==> config.mk <==
export PLATFORM = sky130hd
export DESIGN_NAME = binary_row_run_extractor_core
export DESIGN_NICKNAME = d
export VERILOG_FILES = /design/src/design/brre_pkg.sv /design/src/design/binary_row_run_extractor_core.sv /design/src/design/brre_scan.sv
export SDC_FILE = /design/constraint.sdc
export NUM_CORES = 1
export LEC_CHECK = 0
export BUFFER_PORTS_ARGS = -buffer_cell sky130_fd_sc_hd__buf_2
export CORE_MARGIN = 1.5
export CORE_UTILIZATION = 40
export DETAILED_ROUTE_END_ITERATION = 10
export HOLD_SLACK_MARGIN = 0.06
export PLACE_DENSITY = 0.55
export SLEW_MARGIN = 30
export SYNTH_ARGS = -nofsm -noshare
export SYNTH_HDL_FRONTEND = slang
export SYNTH_SLANG_ARGS = --single-unit
==> constraint.sdc <==
create_clock -name clk -period 10 [get_ports clk]
set_input_delay 1.5 -clock clk [delete_from_list [all_inputs] [get_ports clk]]
set_output_delay 1.5 -clock clk [all_outputs]
set_load 0.005 [all_outputs]
==> src/design/brre_pkg.sv <==
// Shared types and constants for the binary row run extractor.
// Used by brre_scan and binary_row_run_extractor_core; no dependencies.
package brre_pkg;

	// Fixed field widths
	localparam int CFG_W      = 13;  // configuration register width
	localparam int COL_W      = 13;  // column values, widths up to 8191
	localparam int LINE_OUT_W = 12;
	localparam int START_W    = 12;
	localparam int END_W      = 13;

	// Register reset values
	localparam int ROW_WIDTH_RESET = 1024;
	localparam int ROW_COUNT_RESET = 1024;

	// Most runs one byte can produce: four closures plus the row end
	localparam int RES_N = 5;
	localparam int CNT_W = $clog2(RES_N + 1);

	typedef enum logic [0:0] {
		REG_ROW_WIDTH = 1'b0,
		REG_ROW_COUNT = 1'b1
	} brre_reg_t;

	typedef struct packed {
		logic [COL_W-1:0] start;
		logic [COL_W-1:0] stop;
	} brre_run_t;

	typedef struct packed {
		logic [CNT_W-1:0]            count;
		brre_run_t [RES_N-1:0]       runs;
		logic                        open;
		logic [COL_W-1:0]            open_start;
	} brre_scan_t;

endpackage

==> src/design/binary_row_run_extractor_core.sv <==
// Top level of the binary row run extractor: row state, burst output stage.
// Depends on brre_pkg and brre_scan.
//
// Usage:
//   Input channel (in_valid/in_ready/pixel_byte) takes one bitmap byte per
//   item, MSB is the leftmost pixel, 0 is dark. Rows are padded to whole
//   ROW_ALIGN_BITS words; padding bytes only advance the byte position.
//   Output channel (out_valid/out_ready) gives one dark run per item as
//   line_index, run_start, run_end (exclusive); last_of_item flags the
//   final run caused by a byte. Bytes that close no run produce nothing.
//   Configuration: cfg_we/cfg_index/cfg_wdata write row_width_pixels (0)
//   or row_count (1); write only while the block is idle.
//   Path: an accepted byte is registered in the input stage, scanned and
//   its runs loaded into the burst register. Throughput: one byte per cycle;
//   the burst register drains one run per cycle while out_ready is high, and
//   the input stage waits only when a new byte has runs to hand over.
//   Reset: registers go to width 1024, row count 1024, position, line and
//   open run cleared; no clearing pass, the block is ready after reset.
//   Receiver stall: the burst register holds its run; the input stage
//   keeps taking bytes until one that yields runs finds the burst full.
module binary_row_run_extractor_core #(
	parameter int MAX_WIDTH      = 4096,
	parameter int MAX_ROWS       = 4096,
	parameter int ROW_ALIGN_BITS = 32
) (
	input  logic                              clk,
	input  logic                              arst_n,
	input  logic                              cfg_we,
	input  brre_pkg::brre_reg_t               cfg_index,
	input  logic [brre_pkg::CFG_W-1:0]        cfg_wdata,
	input  logic                              in_valid,
	output logic                              in_ready,
	input  logic [7:0]                        pixel_byte,
	output logic                              out_valid,
	input  logic                              out_ready,
	output logic [brre_pkg::LINE_OUT_W-1:0]   line_index,
	output logic [brre_pkg::START_W-1:0]      run_start,
	output logic [brre_pkg::END_W-1:0]        run_end,
	output logic                              last_of_item
);
	import brre_pkg::*;

	// Width and row caps: register values never exceed the CFG_W range
	localparam int CFG_MAX     = 2**CFG_W - 1;
	localparam int COL_CAP     = (MAX_WIDTH < CFG_MAX) ? MAX_WIDTH : CFG_MAX;
	localparam int ROWS_CAP    = (MAX_ROWS < CFG_MAX) ? MAX_ROWS : CFG_MAX;
	localparam int W_RESET     = (ROW_WIDTH_RESET < COL_CAP) ? ROW_WIDTH_RESET : COL_CAP;
	localparam int R_RESET     = (ROW_COUNT_RESET < ROWS_CAP) ? ROW_COUNT_RESET : ROWS_CAP;
	localparam int ALIGN_BYTES = ROW_ALIGN_BITS / 8;

	// Row length in words: ceil(width / ROW_ALIGN_BITS) by reciprocal,
	// exact for every numerator below 2**NUM_W
	localparam int NUM_W    = COL_W + 1;
	localparam int RECIP_SH = NUM_W + $clog2(ROW_ALIGN_BITS) + 1;
	localparam int RECIP    = (2**RECIP_SH + ROW_ALIGN_BITS - 1) / ROW_ALIGN_BITS;
	localparam int PROD_W   = NUM_W + RECIP_SH + 1;
	localparam int Q_RESET  = (W_RESET + ROW_ALIGN_BITS - 1) / ROW_ALIGN_BITS;

	localparam int MAX_RB   = ((COL_CAP + ROW_ALIGN_BITS - 1) / ROW_ALIGN_BITS) * ALIGN_BYTES;
	localparam int BP_W     = $clog2(MAX_RB + 1);
	localparam int RB_RESET = Q_RESET * ALIGN_BYTES;
	localparam int CMP_W    = (BP_W + 3 > COL_W + 1) ? BP_W + 3 : COL_W + 1;

	localparam int ROWS_W   = $clog2(ROWS_CAP + 1);
	localparam int LC_W     = (ROWS_CAP > 1) ? $clog2(ROWS_CAP) : 1;

	// Configuration state
	logic [COL_W-1:0]  width_q;
	logic [ROWS_W-1:0] rows_q;
	logic [BP_W-1:0]   row_bytes_q;

	logic [COL_W-1:0]  width_clamp;
	logic [NUM_W-1:0]  width_num;
	logic [PROD_W-1:0] width_prod;
	logic [ROWS_W-1:0] rows_clamp;

	// Row state
	logic [BP_W-1:0]   bp_q;
	logic [LC_W-1:0]   line_q;
	logic              run_open_q;
	logic [COL_W-1:0]  open_start_q;

	// Input stage
	logic              valid_s1;
	logic [7:0]        pixel_s1;

	// Burst stage: the runs of one byte, drained one per cycle while out_ready is high
	logic                  valid_s2;
	brre_run_t [RES_N-1:0] runs_s2;
	logic [CNT_W-1:0]      cnt_s2;
	logic [CNT_W-1:0]      idx_s2;
	logic [LC_W-1:0]       line_s2;

	logic [BP_W+2:0]   base_full;
	logic              in_row;
	brre_scan_t        scan;
	logic              last_run;
	logic              out_fire;
	logic              burst_free;
	logic              adv_s1;
	logic              load_s2;
	logic [BP_W-1:0]   bp_inc;
	logic              row_done;
	logic [ROWS_W-1:0] line_inc;

	// Clamp incoming register values to their legal ranges
	always_comb begin
		if (cfg_wdata == '0) begin
			width_clamp = COL_W'(1);
		end else if (32'(cfg_wdata) > 32'(COL_CAP)) begin
			width_clamp = COL_W'(COL_CAP);
		end else begin
			width_clamp = COL_W'(cfg_wdata);
		end
		if (cfg_wdata == '0) begin
			rows_clamp = ROWS_W'(1);
		end else if (32'(cfg_wdata) > 32'(ROWS_CAP)) begin
			rows_clamp = ROWS_W'(ROWS_CAP);
		end else begin
			rows_clamp = ROWS_W'(cfg_wdata);
		end
	end

	assign width_num  = NUM_W'(width_clamp) + NUM_W'(ROW_ALIGN_BITS - 1);
	assign width_prod = PROD_W'(width_num) * PROD_W'(RECIP);

	// Store the clamped width together with the padded row length in bytes
	always_ff @(posedge clk or negedge arst_n) begin
		if (!arst_n) begin
			width_q <= COL_W'(W_RESET);
			rows_q <= ROWS_W'(R_RESET);
			row_bytes_q <= BP_W'(RB_RESET);
		end else begin
			if (cfg_we) begin
				unique case (cfg_index)
					REG_ROW_WIDTH: begin
						width_q <= width_clamp;
						row_bytes_q <= BP_W'(32'(width_prod[RECIP_SH +: NUM_W]) *
							32'(ALIGN_BYTES));
					end
					REG_ROW_COUNT: begin
						rows_q <= rows_clamp;
					end
					default: begin
					end
				endcase
			end
		end
	end

	// Scan the byte in the input stage against the current row state
	assign base_full = {bp_q, 3'b000};
	assign in_row = CMP_W'(base_full) < CMP_W'(width_q);

	brre_scan u_scan (
		.pixel      (pixel_s1),
		.in_row     (in_row),
		.base       ((COL_W+1)'(base_full)),
		.width      (width_q),
		.run_open   (run_open_q),
		.open_start (open_start_q),
		.scan       (scan)
	);

	// Handshake: a byte with no runs always advances; one with runs waits
	// for the burst stage to empty or hand over its last run this cycle.
	assign last_run   = idx_s2 == (cnt_s2 - CNT_W'(1));
	assign out_fire   = valid_s2 && out_ready;
	assign burst_free = !valid_s2 || (out_ready && last_run);
	assign adv_s1     = valid_s1 && ((scan.count == '0) || burst_free);
	assign load_s2    = adv_s1 && (scan.count != '0);
	assign in_ready   = !valid_s1 || adv_s1;

	assign bp_inc   = bp_q + BP_W'(1);
	assign row_done = bp_inc >= row_bytes_q;
	assign line_inc = ROWS_W'(line_q) + ROWS_W'(1);

	always_ff @(posedge clk or negedge arst_n) begin
		if (!arst_n) begin
			valid_s1 <= 1'b0;
		end else if (in_ready) begin
			valid_s1 <= in_valid;
		end
	end

	always_ff @(posedge clk) begin
		if (in_ready && in_valid) begin
			pixel_s1 <= pixel_byte;
		end
	end

	// Advance the row position; a row end drops any open run and steps the line
	always_ff @(posedge clk or negedge arst_n) begin
		if (!arst_n) begin
			bp_q <= '0;
			line_q <= '0;
			run_open_q <= 1'b0;
			open_start_q <= '0;
		end else if (adv_s1) begin
			open_start_q <= scan.open_start;
			if (row_done) begin
				bp_q <= '0;
				run_open_q <= 1'b0;
				if (line_inc >= rows_q) begin
					line_q <= '0;
				end else begin
					line_q <= LC_W'(line_inc);
				end
			end else begin
				bp_q <= bp_inc;
				run_open_q <= scan.open;
			end
		end
	end

	// Burst stage control
	always_ff @(posedge clk or negedge arst_n) begin
		if (!arst_n) begin
			valid_s2 <= 1'b0;
			cnt_s2 <= '0;
			idx_s2 <= '0;
		end else if (load_s2) begin
			valid_s2 <= 1'b1;
			cnt_s2 <= scan.count;
			idx_s2 <= '0;
		end else if (out_fire) begin
			if (last_run) begin
				valid_s2 <= 1'b0;
			end else begin
				idx_s2 <= idx_s2 + CNT_W'(1);
			end
		end
	end

	// Burst stage payload: hold the runs and their line until replaced
	always_ff @(posedge clk) begin
		if (load_s2) begin
			runs_s2 <= scan.runs;
			line_s2 <= line_q;
		end
	end

	assign out_valid    = valid_s2;
	assign line_index   = LINE_OUT_W'(line_s2);
	assign run_start    = runs_s2[idx_s2].start[START_W-1:0];
	assign run_end      = END_W'(runs_s2[idx_s2].stop);
	assign last_of_item = last_run;

endmodule

==> src/design/brre_scan.sv <==
// One-byte run scanner: finds the dark runs closed by eight pixels.
// Depends on brre_pkg.
module brre_scan (
	input  logic [7:0]                      pixel,
	input  logic                            in_row,
	input  logic [brre_pkg::COL_W:0]        base,
	input  logic [brre_pkg::COL_W-1:0]      width,
	input  logic                            run_open,
	input  logic [brre_pkg::COL_W-1:0]      open_start,
	output brre_pkg::brre_scan_t            scan
);
	import brre_pkg::*;

	logic [COL_W:0]   col;
	logic [COL_W:0]   width_x;
	logic [COL_W:0]   byte_end;
	logic             open;
	logic [COL_W-1:0] start;
	logic [CNT_W-1:0] n;
	brre_run_t [RES_N-1:0] runs;

	assign width_x  = {1'b0, width};
	assign byte_end = base + (COL_W+1)'(8);

	always_comb begin
		open = run_open;
		start = open_start;
		n = '0;
		runs = '0;
		col = '0;
		if (in_row) begin
			for (int j = 0; j < 8; j++) begin
				col = base + (COL_W+1)'(j);
				if (col < width_x) begin
					if (!pixel[3'(7 - j)]) begin
						if (!open) begin
							open = 1'b1;
							start = col[COL_W-1:0];
						end
					end else if (open) begin
						if (n < CNT_W'(RES_N)) begin
							runs[n] = '{start: start, stop: col[COL_W-1:0]};
							n = n + CNT_W'(1);
						end
						open = 1'b0;
					end
				end
			end
			// close a run that reaches the row width
			if (open && byte_end >= width_x) begin
				if (n < CNT_W'(RES_N)) begin
					runs[n] = '{start: start, stop: width};
					n = n + CNT_W'(1);
				end
				open = 1'b0;
			end
		end
		scan.count = n;
		scan.runs = runs;
		scan.open = open;
		scan.open_start = start;
	end

endmodule
# Word level (Yosys, flattened, before mapping)
# Index checks and enable logic that the tools add are counted.
# classes
n_addsub	21
multipliers	0
n_div	0
order_cmp	37
eq_ne	2
shift	0
n_mux	151
bitwise_logic	1
reduce_logical	32
# ops
operator	count
130-bit two-way mux	34
130-bit bitwise mux	8
26-bit demux with 3-bit select	8
13-bit two-way mux	22
26-bit two-way mux	10
3-bit two-way mux	39
14-bit by 13-bit < comparator with 1-bit output	7
26-bit binary-select mux with 3-bit select	1
13-bit by 3-bit adder with 14-bit output, second input constant	4
3-bit by 4-bit < comparator with 1-bit output, second input constant	9
13-bit by 2-bit adder with 14-bit output, second input constant	2
3-bit by 1-bit adder with 3-bit output, second input constant	9
1-bit two-way mux	26
25-bit two-way mux	1
3-bit by 1-bit greater-or-equal comparator with 1-bit output, second input constant	8
3-bit < comparator, second input constant	8
13-bit by 1-bit adder with 14-bit output, second input constant	1
13-bit by 4-bit adder with 14-bit output, second input constant	1
14-bit by 13-bit greater-or-equal comparator with 1-bit output	1
1-bit logical AND	14
2-bit AND reduction	7
12-bit by 1-bit adder with 13-bit output, second input constant	1
13-bit by 5-bit adder with 13-bit output, second input constant	1
13-bit greater-or-equal comparator	1
other kinds (16)	21
# totals
register_bits	224
latchBits	0
ramBits	0
mem_bits_ro	0
inputBits	27
output_inout_bits	40
wordCells	267
mem_count	0

# Depth between registers and ports, before layout
# Gate-level depths: netlist of the first run.
# logic_depth
depth_word	51
ltp_mapped	23
mapped_depth_nobuf	21

# Hierarchy
# From an unflattened synthesis of the first run, not the netlist that was laid out.
# unflattened
cells_unflattened	2147
area_unflattened_um2	18893.1
# modules_own_cells
mod	instances	cells_each	area_per_inst_um2	seq_area_each_um2
binary_row_run_extractor_core	1	764	9745.6	6309.8
brre_scan	1	1383	9147.5	0.0

# Worst setup path before layout of the first run
# No wires, ideal clock.
# synth_timing
path_type	register -> register
from	register bp_q[0]
to	register line_s2[0] (netlist: line_index[0]) (enable)
setup_ns	0.508
t_arrival_ns	7.119
required_ns	9.492
setup_slack_ns	2.373
path_stages_with_launch	20
n_path_buf	1
synth_period_minus_slack_ns	7.627
path_cell_list	dfrtp_1 > clkbuf_1 > inv_1 > ha_1 > o21ba_2 > o21ai_1 > o21ai_0 > nor2b_1 > nand3_1 > xnor2_1 > ha_1 > nor2_1 > a31oi_1 > nor2_1 > ha_1 > mux2_2 > ha_1 > o211ai_1 > a21oi_1 > a41o_1
# synth_between
elab_chain_cells	46
word_cells_on_any_way	84
classes_between	15 x add/sub; 16 x order compare; 47 x mux; 6 x reduce/logical
# synth_lines
item	line	text
start, declared	binary_row_run_extractor_core.sv:78	logic [BP_W-1:0] bp_q;
start signal, assigned	binary_row_run_extractor_core.sv:210	bp_q <= bp_inc;
13-bit by 1-bit adder with 14-bit output	brre_scan.sv:33	col = base + (COL_W+1)'(j);
14-bit by 13-bit < comparator with 1-bit output	brre_scan.sv:34	if (col < width_x) begin
3-bit two-way mux	brre_scan.sv:34	
3-bit two-way mux	brre_scan.sv:31	if (in_row) begin
3-bit by 1-bit adder with 3-bit output or 3-bit < comparator (tied branches)	brre_scan.sv:43, brre_scan.sv:41	
3-bit two-way mux	brre_scan.sv:41	if (n < CNT_W'(RES_N)) begin
3-bit two-way mux	brre_scan.sv:40	end else if (open) begin
3-bit two-way mux	brre_scan.sv:34	
[... 31 more ...]	--	
3-bit two-way mux	brre_scan.sv:51	if (n < CNT_W'(RES_N)) begin
3-bit two-way mux	brre_scan.sv:50	if (open && byte_end >= width_x) begin
3-bit two-way mux *	brre_scan.sv:31	
3-bit logical NOT	binary_row_run_extractor_core.sv:170	assign adv_s1 = valid_s1 && ((scan.count == '0) || burst_free);
1-bit logical OR	binary_row_run_extractor_core.sv:170	
1-bit logical AND	binary_row_run_extractor_core.sv:170	
1-bit logical AND *	binary_row_run_extractor_core.sv:171	assign load_s2 = adv_s1 && (scan.count != '0);
named net load_s2	binary_row_run_extractor_core.sv:101	logic load_s2;
end signal, assigned	binary_row_run_extractor_core.sv:239	line_s2 <= line_q;
end, declared	binary_row_run_extractor_core.sv:92	logic [LC_W-1:0] line_s2;
# The timed path passes the listed nets; every way through them passes the cells marked *. The select of a mux whose other input is x is not followed.
# A chain may end at the register's enable or synchronous reset.

# Worst setup path in the final report of the first run
# layout_timing
from	register bp_q[8]
to	output port in_ready
# layout_between
elab_chain_cells	46
word_cells_on_any_way	83
classes_between	15 x add/sub; 16 x order compare; 47 x mux; 5 x reduce/logical
# layout_lines
item	line	text
13-bit by 1-bit adder with 14-bit output	brre_scan.sv:33	
14-bit by 13-bit < comparator with 1-bit output	brre_scan.sv:34	
3-bit two-way mux	brre_scan.sv:34	
3-bit two-way mux	brre_scan.sv:31	
3-bit by 1-bit adder with 3-bit output or 3-bit < comparator (tied branches)	brre_scan.sv:43, brre_scan.sv:41	
3-bit two-way mux	brre_scan.sv:41	
3-bit two-way mux	brre_scan.sv:40	
3-bit two-way mux	brre_scan.sv:34	
[... 30 more ...]	--	
3-bit by 1-bit adder with 3-bit output or 3-bit < comparator (tied branches)	brre_scan.sv:53, brre_scan.sv:51	
3-bit two-way mux	brre_scan.sv:51	
3-bit two-way mux	brre_scan.sv:50	
3-bit two-way mux *	brre_scan.sv:31	
3-bit logical NOT *	binary_row_run_extractor_core.sv:170	
1-bit logical OR *	binary_row_run_extractor_core.sv:170	
1-bit logical AND *	binary_row_run_extractor_core.sv:170	
1-bit logical OR *	binary_row_run_extractor_core.sv:172	assign in_ready = !valid_s1 || adv_s1;
end, declared	binary_row_run_extractor_core.sv:32	output logic in_ready,
# Every way passes the cells marked *; elsewhere a longest branch is shown, timed or not. The select of a mux whose other input is x is not followed.

==> results of run 1 <==
logic make-up after synthesis:
| group | Yosys count |
|---|---|
| adder cells (fa/ha/maj) | 54 |
| multiplexers | 69 |
| AND/OR/NAND/NOR | 382 |
| buffers and inverters | 128 |
| XOR/XNOR | 32 |
| flip-flops | 218 |
| AO/OA/AOI/OAI | 307 |
power by group:
group          switching, mW  total [mW]  internal, mW  leakage (nW)
Clock                  0.380       0.918         0.538         0.408
Combinational           1.17        1.78         0.615          2.68
Sequential             0.175        1.65          1.47          2.33
layout make-up:
class / count / area (µm²) / area share
clock buffer: 27 / 633 / 0.0469
timing repair buffer: 79 / 440 / 0.0326
multi-input combinational: 844 / 5340 / 0.396
inverter: 62 / 233 / 0.0173
clock inverter: 19 / 186 / 0.0138
sequential: 218 / 6170 / 0.457
tap: 390 / 488 / 0.0362
worst max-delay path: cells and delay by family, from the launching register on:
family | cells | cell delay, ns
xor+xnor | 1 | 0.28
fa+ha+maj | 4 | 1.28
buf+inv | 2 | 0.17
compound gates | 6 | 1.61
flops | 1 | 0.65
mux | 1 | 0.34
simple gates | 6 | 0.97
metrics by stage:
stage	instances	power, mW	cell area (µm²)
after global placement	1593	3.44	12700
final	1639	4.35	13500
after CTS	1639	4.39	13500
after global routing	1639	4.64	13500
after detailed placement	1593	3.47	12700
after floorplan	1190	2.89	12000
worst max path at each step:
stage | start | to | depth (start not counted)
after floorplan | bp_q[0] | line_index[0] | 19
after global routing | bp_q[8] | in_ready | 20
after detailed placement | bp_q[8] | in_ready | 20
after global placement | bp_q[8] | in_ready | 20
final | bp_q[8] | in_ready | 20
after CTS | bp_q[8] | in_ready | 20
cell usage in the layout (no fill, tap or decap), drive strengths merged, types with 8 or more instances in the layout:
master	instances
o31ai	9
edfxtp	141
nor2	129
nand2b	31
xnor2	21
nor3	9
o21ai	96
buf	79
and3	12
dfrtp	74
a22oi	9
ha	54
mux2i	64
nor2b	21
a21o	15
nand4	8
a21oi	91
nand3	19
xor2	11
nand2	126
o22ai	27
clkinv	14
a211oi	13
inv	63
clkbuf	27
sequential cells by signal, indices dropped and copies added (netlist names), 3 cells and up:
name	cells
line_q	12
idx_s2	3
runs_s2	125
rows_q	13
open_start_q	12
pixel_s1	4
width_q	13
row_bytes_q	8
line_index	12
bp_q	10
cnt_s2	3
per-layer routing:
layer	routed length, µm	GRT usage
met5	0	0
met4	450	0.0427
met3	1640	0.0289
met2	14700	0.336
met1	14500	0.288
·····
*Work request*. Which lines should be output? Exactly those from the first line of the data through the line containing "export NUM_CORES = 1", inclusive.

*Your solution*.
==> config.mk <==
export PLATFORM = sky130hd
export DESIGN_NAME = binary_row_run_extractor_core
export DESIGN_NICKNAME = d
export VERILOG_FILES = /design/src/design/brre_pkg.sv /design/src/design/binary_row_run_extractor_core.sv /design/src/design/brre_scan.sv
export SDC_FILE = /design/constraint.sdc
export NUM_CORES = 1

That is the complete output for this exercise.